If we take out the 'long' test, we see a rather different picture: the performance of non-Python languages varies by more than a factor of 3 (instead of just under 2), and with Psyco, we now catch up to within a factor of 2 of Java.
However, I'm not just fiddling with the numbers. There's solid justification for getting rid of this test from the data: it is unfairly biased against Python because *in Python, 'long' is an arbitrary-precision data type* (equivalent to the library BigInt class in Java, for example) whereas in the others, it is simply a larger integer primitive. The authors claim to test 64-bit integer arithmetic, but there is no such type in Python.

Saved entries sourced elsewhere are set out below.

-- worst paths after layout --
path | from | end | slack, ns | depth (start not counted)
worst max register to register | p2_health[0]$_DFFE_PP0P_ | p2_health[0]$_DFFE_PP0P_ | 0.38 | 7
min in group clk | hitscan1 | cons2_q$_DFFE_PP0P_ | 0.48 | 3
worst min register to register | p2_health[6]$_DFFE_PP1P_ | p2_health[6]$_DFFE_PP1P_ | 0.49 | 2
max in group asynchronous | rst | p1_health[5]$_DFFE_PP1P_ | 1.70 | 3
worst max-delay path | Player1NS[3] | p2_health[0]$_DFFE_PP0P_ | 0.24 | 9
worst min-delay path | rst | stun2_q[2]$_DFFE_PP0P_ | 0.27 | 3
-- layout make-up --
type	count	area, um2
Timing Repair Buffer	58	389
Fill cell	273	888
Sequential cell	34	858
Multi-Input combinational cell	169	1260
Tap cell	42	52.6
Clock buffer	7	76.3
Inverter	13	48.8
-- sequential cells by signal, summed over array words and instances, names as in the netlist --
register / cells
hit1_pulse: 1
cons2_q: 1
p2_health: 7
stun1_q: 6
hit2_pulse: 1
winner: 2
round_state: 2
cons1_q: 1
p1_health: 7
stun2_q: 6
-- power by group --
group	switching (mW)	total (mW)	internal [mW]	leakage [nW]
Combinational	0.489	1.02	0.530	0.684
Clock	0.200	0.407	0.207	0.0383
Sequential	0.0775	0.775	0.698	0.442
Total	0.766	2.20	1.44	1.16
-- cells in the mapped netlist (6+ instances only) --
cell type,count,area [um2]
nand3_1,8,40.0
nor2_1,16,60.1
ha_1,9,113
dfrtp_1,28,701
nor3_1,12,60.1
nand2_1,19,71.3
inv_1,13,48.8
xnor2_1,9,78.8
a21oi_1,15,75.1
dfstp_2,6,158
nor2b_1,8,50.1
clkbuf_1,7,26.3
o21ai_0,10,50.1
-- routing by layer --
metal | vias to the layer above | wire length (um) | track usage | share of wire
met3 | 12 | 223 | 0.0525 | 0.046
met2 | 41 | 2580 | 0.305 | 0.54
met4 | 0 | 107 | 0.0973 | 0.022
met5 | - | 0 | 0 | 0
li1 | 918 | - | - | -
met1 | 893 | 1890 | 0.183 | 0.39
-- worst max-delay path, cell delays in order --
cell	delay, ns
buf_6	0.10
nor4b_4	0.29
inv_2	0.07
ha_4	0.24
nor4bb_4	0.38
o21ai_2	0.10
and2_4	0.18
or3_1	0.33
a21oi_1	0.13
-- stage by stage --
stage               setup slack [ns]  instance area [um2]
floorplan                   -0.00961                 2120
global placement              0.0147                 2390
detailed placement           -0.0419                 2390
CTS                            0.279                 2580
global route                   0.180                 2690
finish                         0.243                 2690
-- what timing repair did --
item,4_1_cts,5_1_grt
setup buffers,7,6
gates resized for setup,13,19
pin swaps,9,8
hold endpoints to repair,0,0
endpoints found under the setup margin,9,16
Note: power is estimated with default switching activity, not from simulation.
**config.mk**
```make
export PLATFORM = sky130hd
export DESIGN_NAME = cpu_sequencer
export DESIGN_NICKNAME = d
export VERILOG_FILES = /design/src/rtl/cpu_sequencer.sv
export SDC_FILE = /design/constraint.sdc
export NUM_CORES = 1
export LEC_CHECK = 0
export BUFFER_PORTS_ARGS = -buffer_cell sky130_fd_sc_hd__buf_2
export CAP_MARGIN = 10
export CORE_MARGIN = 2
export CORE_UTILIZATION = 35
export DETAILED_ROUTE_END_ITERATION = 16
export PLACE_DENSITY = 0.63
export SYNTH_ARGS = -nofsm -noshare
export SYNTH_HDL_FRONTEND = slang
export SYNTH_SLANG_ARGS = --single-unit
```
**constraint.sdc**
```tcl
create_clock -name clock -period 4 [get_ports clock]
set_input_delay 0.6 -clock clock [delete_from_list [all_inputs] [get_ports clock]]
set_output_delay 0.6 -clock clock [all_outputs]
set_load 0.01 [all_outputs]
```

It occurs to me that, as the test is described, the other languages would not actually calculate the same result. When the code gets to the first multiplication, it should evaluate 10,000,000,002 * 10,000,000,003, which won't fit in 64 bits (since each operand - deliberately, mind - doesn't fit in 32).
Interesting read. The staggering performance loss associated with Python intrigues me, in particular. The reason: I've been closely following the development process of one CCP hf, an Icelandic gaming company which owns a multiplayer online game which hosts up to fourty-five thousand players at peak time.... And its server is written entirely in Python O_O;;
Five years old, now, the game has scaled admirably in light of all the hardware improvements that've occurred. However, it's really struggling to keep it's head above water since Python's stackless implementation has really poor (read: non-existent) support for system-level multi-threading and multi-core process support. CCP hf has been beating their heads against the glass for about a year now, and I would be surprised if they haven't come to regret their decision to deploy an interpreted language solution back in 2002. They can only expand vertically so far - they've already got a tremendously powerful server farm; and Python limitations are preventing them from expanding horizontally with multi-core support. CCP has ended up looking at alternative solutions like infiniband to fill in for Python's shortcomings.
again. would you be willing to run this test again.
I think performance still matters, we shouldn't use new hardware as a crutch for producing sloppy, poor performing code.
I think one thing to be considered is the cost of maintaining code. C++ will be more difficult to maintain than VB.NET code, so there is a trade off for the speed. Also, each language can be considered a tool, pick the right tool for the application. The good news is whether you pick VB.NET (VB), Java, or C#, performance should be relatively the same. For most business applications, any of these languages should suffice. As the processing demands increase, you want to get closer to the hardware, so that's when C++, C, or even assembly come into play. These will be specialized applications that demand the highest of performance.
I think it boils down to what you know. If you have been using VB for a long time, no need to learn Java, just develop in VB.NET. So, the path you choose for the next application should be with your strengths with previous applications, because performance doesn't matter between C#, Java, and VB.NET.
Would you be willing to run this test again and include Google Chrome?